Ренат вымученно улыбнулся и закивал. Было ясно, он торопится. Спешит на зов босса. Но и встреча, что состоялась минуту назад, не то чтобы расстроила, но явно не принесла парню радости. Он хотел бы ее избежать. А коль такого не случилось, закончить в максимально короткий срок.
– Мы сейчас кальянчик замутим, еще по кругу коктейльчиков. Подгребай.
– Хорошо, – Ренат бросил это, чтоб от него отстали.
– Нет, ты обещай.
– Леш, я очень постараюсь. Прямо-таки из кожи вон вылезу. – И буквально вырвал свой локоть из пальцев своего старого приятеля – тот продолжал удерживать его. – А сейчас мне нужно мчаться. Ребятам привет!
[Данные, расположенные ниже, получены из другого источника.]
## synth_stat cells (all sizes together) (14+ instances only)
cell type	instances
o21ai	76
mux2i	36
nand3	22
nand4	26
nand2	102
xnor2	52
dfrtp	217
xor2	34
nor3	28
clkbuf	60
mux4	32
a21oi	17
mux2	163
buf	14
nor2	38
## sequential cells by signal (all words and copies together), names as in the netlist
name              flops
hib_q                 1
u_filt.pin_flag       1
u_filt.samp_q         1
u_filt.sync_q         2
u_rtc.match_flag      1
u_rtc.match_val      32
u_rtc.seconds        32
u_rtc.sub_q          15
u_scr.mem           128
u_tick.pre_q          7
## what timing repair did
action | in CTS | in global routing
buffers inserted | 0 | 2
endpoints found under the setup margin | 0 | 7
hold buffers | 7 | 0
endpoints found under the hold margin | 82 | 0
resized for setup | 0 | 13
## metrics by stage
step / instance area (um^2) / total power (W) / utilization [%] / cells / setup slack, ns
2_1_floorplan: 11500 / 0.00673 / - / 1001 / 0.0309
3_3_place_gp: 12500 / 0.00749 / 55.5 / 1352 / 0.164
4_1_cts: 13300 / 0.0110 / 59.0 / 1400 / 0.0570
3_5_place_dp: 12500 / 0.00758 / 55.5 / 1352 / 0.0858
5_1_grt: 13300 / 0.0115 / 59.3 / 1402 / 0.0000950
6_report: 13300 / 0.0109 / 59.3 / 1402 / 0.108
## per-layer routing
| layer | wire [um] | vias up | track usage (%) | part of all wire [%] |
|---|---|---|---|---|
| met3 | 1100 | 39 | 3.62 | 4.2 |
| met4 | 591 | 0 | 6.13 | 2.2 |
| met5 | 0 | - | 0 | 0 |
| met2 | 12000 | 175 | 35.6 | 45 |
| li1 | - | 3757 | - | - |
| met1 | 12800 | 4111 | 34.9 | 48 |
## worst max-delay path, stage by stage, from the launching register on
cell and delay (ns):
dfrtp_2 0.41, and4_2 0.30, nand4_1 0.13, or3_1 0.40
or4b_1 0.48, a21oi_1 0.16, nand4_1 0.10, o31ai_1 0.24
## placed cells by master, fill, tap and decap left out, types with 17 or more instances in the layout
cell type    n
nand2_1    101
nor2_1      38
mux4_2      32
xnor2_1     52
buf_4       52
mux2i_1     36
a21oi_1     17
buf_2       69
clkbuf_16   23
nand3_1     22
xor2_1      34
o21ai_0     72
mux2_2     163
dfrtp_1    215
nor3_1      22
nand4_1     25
===== src/rtl/nvm_cycle_cnt.sv =====
module nvm_cycle_cnt #(
   parameter int unsigned   W       = 8,
   parameter logic [W-1:0]  RST_VAL = '0
) (
   input  logic         clk,
   input  logic         rst_n,
   input  logic         load,
   input  logic [W-1:0] load_val,
   output logic         zero
);
   logic [W-1:0] cnt_q;

   always_ff @(posedge clk) begin
      if (!rst_n)
         cnt_q <= RST_VAL;
      else if (load)
         cnt_q <= load_val;
      else if (cnt_q != '0)
         cnt_q <= cnt_q - 1'b1;
   end

   assign zero = (cnt_q == '0);
endmodule
<file path="src/rtl/dlos_pkg.sv">
package dlos_pkg;

  typedef enum logic {
    RATE_DS3 = 1'b0,
    RATE_E3  = 1'b1
  } rate_e;

  // zero-run length at which a run becomes an excessive-zero event
  function automatic int unsigned excess_len(rate_e r);
    return (r == RATE_E3) ? 32'd4 : 32'd3;
  endfunction

  // next value of a saturating consecutive-zero counter
  function automatic int unsigned next_run(int unsigned run, logic pulse, int unsigned sat);
    if (pulse) return 0;
    return (run >= sat) ? sat : run + 1;
  endfunction

endpackage

</file>
<file path="src/rtl/dlos_zero_run.sv">
module dlos_zero_run #(
  parameter int unsigned SAT = 175,
  localparam int unsigned CW = $clog2(SAT + 1)
) (
  input  logic          clk,
  input  logic          rst,
  input  logic          valid_i,
  input  logic          bit_i,
  output logic [CW-1:0] run_q,
  output logic [CW-1:0] run_next
);
  import dlos_pkg::*;

  always_comb begin
    if (valid_i) run_next = CW'(next_run(int'(run_q), bit_i, SAT));
    else         run_next = run_q;
  end

  always_ff @(posedge clk) begin
    if (rst) run_q <= '0;
    else     run_q <= run_next;
  end
endmodule

</file>
<file path="src/rtl/dlos_clear_window.sv">
module dlos_clear_window #(
  parameter int unsigned LIMIT = 175,
  localparam int unsigned CW = $clog2(LIMIT + 1)
) (
  input  logic          clk,
  input  logic          rst,
  input  logic          valid_i,
  input  logic          active_i,
  input  logic          restart_i,
  output logic [CW-1:0] win_q,
  output logic          full_ev
);
  assign full_ev = active_i && valid_i && !restart_i && (win_q == CW'(LIMIT - 1));

  always_ff @(posedge clk) begin
    if (rst)                     win_q <= '0;
    else if (valid_i) begin
      if (!active_i || restart_i || full_ev) win_q <= '0;
      else                                   win_q <= win_q + 1'b1;
    end
  end
endmodule

</file>
<file path="src/rtl/dlos_flag.sv">
module dlos_flag (
  input  logic clk,
  input  logic rst,
  input  logic set_i,
  input  logic clr_i,
  output logic flag_q
);
  always_ff @(posedge clk) begin
    if (rst)        flag_q <= 1'b1;
    else if (set_i) flag_q <= 1'b1;
    else if (clr_i) flag_q <= 1'b0;
  end
endmodule

</file>
<file path="src/rtl/dlos_detector.sv">
module dlos_detector #(
  parameter int unsigned LOS_COUNT = 175
) (
  input  logic clk,
  input  logic rst,
  input  logic rate_e3,
  input  logic bit_valid,
  input  logic bit_in,
  output logic los_o
);
  import dlos_pkg::*;

  localparam int unsigned CW = $clog2(LOS_COUNT + 1);

  if (LOS_COUNT < 100 || LOS_COUNT > 250) begin : g_bad_count
    $error("dlos_detector: LOS_COUNT out of 100..250");
  end

  logic [CW-1:0] run_q, run_next, win_q;
  logic          zero_bit, excess_ev, declare_ev, clear_ev;
  rate_e         rate;

  assign rate     = rate_e'(rate_e3);
  assign zero_bit = bit_valid && !bit_in;

  dlos_zero_run #(.SAT(LOS_COUNT)) u_run (
    .clk(clk), .rst(rst), .valid_i(bit_valid), .bit_i(bit_in),
    .run_q(run_q), .run_next(run_next)
  );

  assign excess_ev  = zero_bit && (int'(run_next) >= excess_len(rate));
  assign declare_ev = !los_o && zero_bit && (int'(run_next) >= LOS_COUNT);

  dlos_clear_window #(.LIMIT(LOS_COUNT)) u_win (
    .clk(clk), .rst(rst), .valid_i(bit_valid), .active_i(los_o),
    .restart_i(excess_ev), .win_q(win_q), .full_ev(clear_ev)
  );

  dlos_flag u_flag (
    .clk(clk), .rst(rst), .set_i(declare_ev), .clr_i(clear_ev), .flag_q(los_o)
  );
endmodule

</file>
--- src/rtl/adc_sampler.sv ---
module adc_sampler
  import adc_seq_pkg::*;
#(
  parameter int DW      = 10,
  parameter int NCH     = 8,
  parameter int AVG_W   = 3,
  parameter int AVG_MAX = 4
) (
  input  logic                   clk,
  input  logic                   rst_n,
  input  logic                   start,
  input  logic [$clog2(NCH)-1:0] chan_i,
  input  logic                   vref_i,
  input  logic [AVG_W-1:0]       avg_i,
  output logic                   busy,
  output logic                   done,
  output logic [DW-1:0]          result,
  output logic                   req_valid,
  input  logic                   req_ready,
  output logic [$clog2(NCH)-1:0] req_chan,
  output logic                   req_vref_int,
  input  logic                   smp_valid,
  output logic                   smp_ready,
  input  logic [DW-1:0]          smp_data
);
  localparam int CH_W  = $clog2(NCH);
  localparam int ACC_W = DW + AVG_MAX;
  localparam int CNT_W = AVG_MAX + 1;

  seq_state_e       st_q;
  logic [CH_W-1:0]  chan_q;
  logic             vref_q;
  logic [AVG_W-1:0] n_q;
  logic [AVG_W-1:0] n_start;
  logic [CNT_W-1:0] taken_q;
  logic [CNT_W-1:0] last_idx;
  logic [ACC_W-1:0] acc_q;
  logic [ACC_W-1:0] acc_nxt;
  logic [DW-1:0]    result_q;
  logic             accept;

  assign n_start  = (avg_i > AVG_W'(AVG_MAX)) ? AVG_W'(AVG_MAX) : avg_i;
  assign last_idx = (CNT_W'(1) << n_q) - CNT_W'(1);
  assign accept   = (st_q == S_WAIT) && smp_valid;
  assign acc_nxt  = acc_q + ACC_W'(smp_data);
  assign done     = accept && (taken_q == last_idx);

  always_ff @(posedge clk or negedge rst_n) begin
    if (!rst_n) begin
      st_q     <= S_IDLE;
      chan_q   <= '0;
      vref_q   <= 1'b0;
      n_q      <= '0;
      taken_q  <= '0;
      acc_q    <= '0;
      result_q <= '0;
    end else begin
      unique case (st_q)
        S_IDLE: if (start) begin
          chan_q  <= chan_i;
          vref_q  <= vref_i;
          n_q     <= n_start;
          taken_q <= '0;
          acc_q   <= '0;
          st_q    <= S_REQ;
        end
        S_REQ: if (req_ready) st_q <= S_WAIT;
        S_WAIT: if (accept) begin
          acc_q <= acc_nxt;
          if (done) begin
            result_q <= DW'(acc_nxt >> n_q);
            st_q     <= S_IDLE;
          end else begin
            taken_q <= taken_q + CNT_W'(1);
            st_q    <= S_REQ;
          end
        end
        default: st_q <= S_IDLE;
      endcase
    end
  end

  assign busy         = (st_q != S_IDLE);
  assign req_valid    = (st_q == S_REQ);
  assign smp_ready    = (st_q == S_WAIT);
  assign req_chan     = chan_q;
  assign req_vref_int = vref_q;
  assign result       = result_q;
endmodule

--- src/rtl/adc_regfile.sv ---
module adc_regfile
  import adc_seq_pkg::*;
#(
  parameter int DW    = 10,
  parameter int NCH   = 8,
  parameter int AVG_W = 3,
  parameter int PH_W  = 4
) (
  input  logic                   clk,
  input  logic                   rst_n,
  input  logic                   wr_en,
  input  logic                   rd_en,
  input  logic [ADDR_W-1:0]      addr,
  input  logic [BUS_W-1:0]       wdata,
  output logic [BUS_W-1:0]       rdata,
  input  logic                   busy,
  input  logic                   done,
  input  logic [DW-1:0]          result,
  output logic                   start,
  output logic [$clog2(NCH)-1:0] cfg_chan,
  output logic                   cfg_en,
  output logic [AVG_W-1:0]       cfg_avg,
  output logic                   cfg_vref,
  output logic [PH_W-1:0]        clk_lo,
  output logic [PH_W-1:0]        clk_hi,
  output logic                   irq
);
  localparam int CH_W = $clog2(NCH);
  localparam int HALF = BUS_W / 2;

  logic [BUS_W-1:0] scan_q;
  logic [BUS_W-1:0] ch_q [NCH];
  logic             ch_sel;
  logic             ctrl_wr;
  logic             res_rd;

  assign ch_sel  = addr[ADDR_W-1];
  assign ctrl_wr = wr_en && (addr == A_CTRL);
  assign res_rd  = rd_en && (addr == A_RESULT);
  assign start   = ctrl_wr && !busy && wdata[B_START] && wdata[B_EN];

  always_ff @(posedge clk or negedge rst_n) begin
    if (!rst_n) begin
      cfg_chan <= '0;
      cfg_en   <= 1'b0;
      cfg_avg  <= '0;
      cfg_vref <= 1'b0;
      clk_lo   <= '0;
      clk_hi   <= '0;
      scan_q   <= '0;
      for (int i = 0; i < NCH; i++) ch_q[i] <= '0;
    end else if (wr_en) begin
      if (ch_sel) begin
        ch_q[addr[CH_W-1:0]] <= wdata;
      end else begin
        case (addr)
          A_CTRL: if (!busy) begin
            cfg_chan <= wdata[B_CHAN +: CH_W];
            cfg_en   <= wdata[B_EN];
            cfg_avg  <= wdata[B_AVG +: AVG_W];
            cfg_vref <= wdata[B_VREF];
          end
          A_CLKDIV: begin
            clk_lo <= wdata[0 +: PH_W];
            clk_hi <= wdata[PH_W +: PH_W];
          end
          A_SCAN:    scan_q <= wdata;
          A_SCAN_LO: scan_q[HALF-1:0] <= wdata[HALF-1:0];
          A_SCAN_HI: scan_q[BUS_W-1:HALF] <= wdata[HALF-1:0];
          default: ;
        endcase
      end
    end
  end

  always_ff @(posedge clk or negedge rst_n) begin
    if (!rst_n)      irq <= 1'b0;
    else if (done)   irq <= 1'b1;
    else if (res_rd) irq <= 1'b0;
  end

  always_comb begin
    rdata = '0;
    if (ch_sel) begin
      rdata = ch_q[addr[CH_W-1:0]];
    end else begin
      case (addr)
        A_CTRL: begin
          rdata[B_CHAN +: CH_W]  = cfg_chan;
          rdata[B_EN]            = cfg_en;
          rdata[B_AVG +: AVG_W]  = cfg_avg;
          rdata[B_VREF]          = cfg_vref;
          rdata[B_BUSY]          = busy;
        end
        A_RESULT:  rdata[DW-1:0] = result;
        A_CLKDIV:  rdata[2*PH_W-1:0] = {clk_hi, clk_lo};
        A_SCAN:    rdata = scan_q;
        A_SCAN_LO: rdata[HALF-1:0] = scan_q[HALF-1:0];
        A_SCAN_HI: rdata[HALF-1:0] = scan_q[BUS_W-1:HALF];
        default:   rdata = '0;
      endcase
    end
  end
endmodule

--- src/rtl/adc_seq_ctrl.sv ---
module adc_seq_ctrl
  import adc_seq_pkg::*;
#(
  parameter int DW      = 10,
  parameter int NCH     = 8,
  parameter int AVG_W   = 3,
  parameter int AVG_MAX = 4,
  parameter int PH_W    = 4
) (
  input  logic                   clk,
  input  logic                   rst_n,
  input  logic                   wr_en,
  input  logic                   rd_en,
  input  logic [ADDR_W-1:0]      addr,
  input  logic [BUS_W-1:0]       wdata,
  output logic [BUS_W-1:0]       rdata,
  output logic                   irq,
  output logic                   adc_clk,
  output logic                   req_valid,
  input  logic                   req_ready,
  output logic [$clog2(NCH)-1:0] req_chan,
  output logic                   req_vref_int,
  input  logic                   smp_valid,
  output logic                   smp_ready,
  input  logic [DW-1:0]          smp_data
);
  localparam int CH_W = $clog2(NCH);

  logic             start;
  logic             seq_busy;
  logic             seq_done;
  logic [DW-1:0]    seq_result;
  logic [CH_W-1:0]  cfg_chan;
  logic             cfg_en;
  logic [AVG_W-1:0] cfg_avg;
  logic             cfg_vref;
  logic [PH_W-1:0]  clk_lo;
  logic [PH_W-1:0]  clk_hi;

  adc_regfile #(.DW(DW), .NCH(NCH), .AVG_W(AVG_W), .PH_W(PH_W)) u_regs (
    .clk(clk), .rst_n(rst_n), .wr_en(wr_en), .rd_en(rd_en), .addr(addr),
    .wdata(wdata), .rdata(rdata), .busy(seq_busy), .done(seq_done),
    .result(seq_result), .start(start), .cfg_chan(cfg_chan), .cfg_en(cfg_en),
    .cfg_avg(cfg_avg), .cfg_vref(cfg_vref), .clk_lo(clk_lo), .clk_hi(clk_hi),
    .irq(irq)
  );

  adc_clkgen #(.PH_W(PH_W)) u_clkgen (
    .clk(clk), .rst_n(rst_n), .en(cfg_en), .lo_cnt(clk_lo), .hi_cnt(clk_hi),
    .adc_clk(adc_clk)
  );

  adc_sampler #(.DW(DW), .NCH(NCH), .AVG_W(AVG_W), .AVG_MAX(AVG_MAX)) u_seq (
    .clk(clk), .rst_n(rst_n), .start(start),
    .chan_i(wdata[B_CHAN +: CH_W]), .vref_i(wdata[B_VREF]),
    .avg_i(wdata[B_AVG +: AVG_W]), .busy(seq_busy), .done(seq_done),
    .result(seq_result), .req_valid(req_valid), .req_ready(req_ready),
    .req_chan(req_chan), .req_vref_int(req_vref_int), .smp_valid(smp_valid),
    .smp_ready(smp_ready), .smp_data(smp_data)
  );
endmodule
Проводив Рената взглядом, Алексей скорчил недоуменную гримасу. Затем скрылся в туалете. А когда вернулся в зал и занял свое место, поманил сидящую напротив девушку. Та перегнулась через столик, на котором вместо пустых стаканов стояли полные. Поскольку на тот момент никто не пел, то Михась, обладающий отменным слухом (не только музыкальным), слышал разговор:
– Знаешь, кого я сейчас видел? – обратился к барышне, судя по всему, Китти, Алексей. – Рената!
– Да ты что? – встрепенулась та и начала озираться. – Где он?
– Унесся куда-то.
– Что ж ты его не позвал к нам? – возмутилась девушка и надула свои и без того полные губы. На маленьком скуластом личике они смотрелись как два вареника, облитых вишневым вареньем.
– Я звал, но он куда-то торопился. Сказал, постарается присоединиться к нам позднее.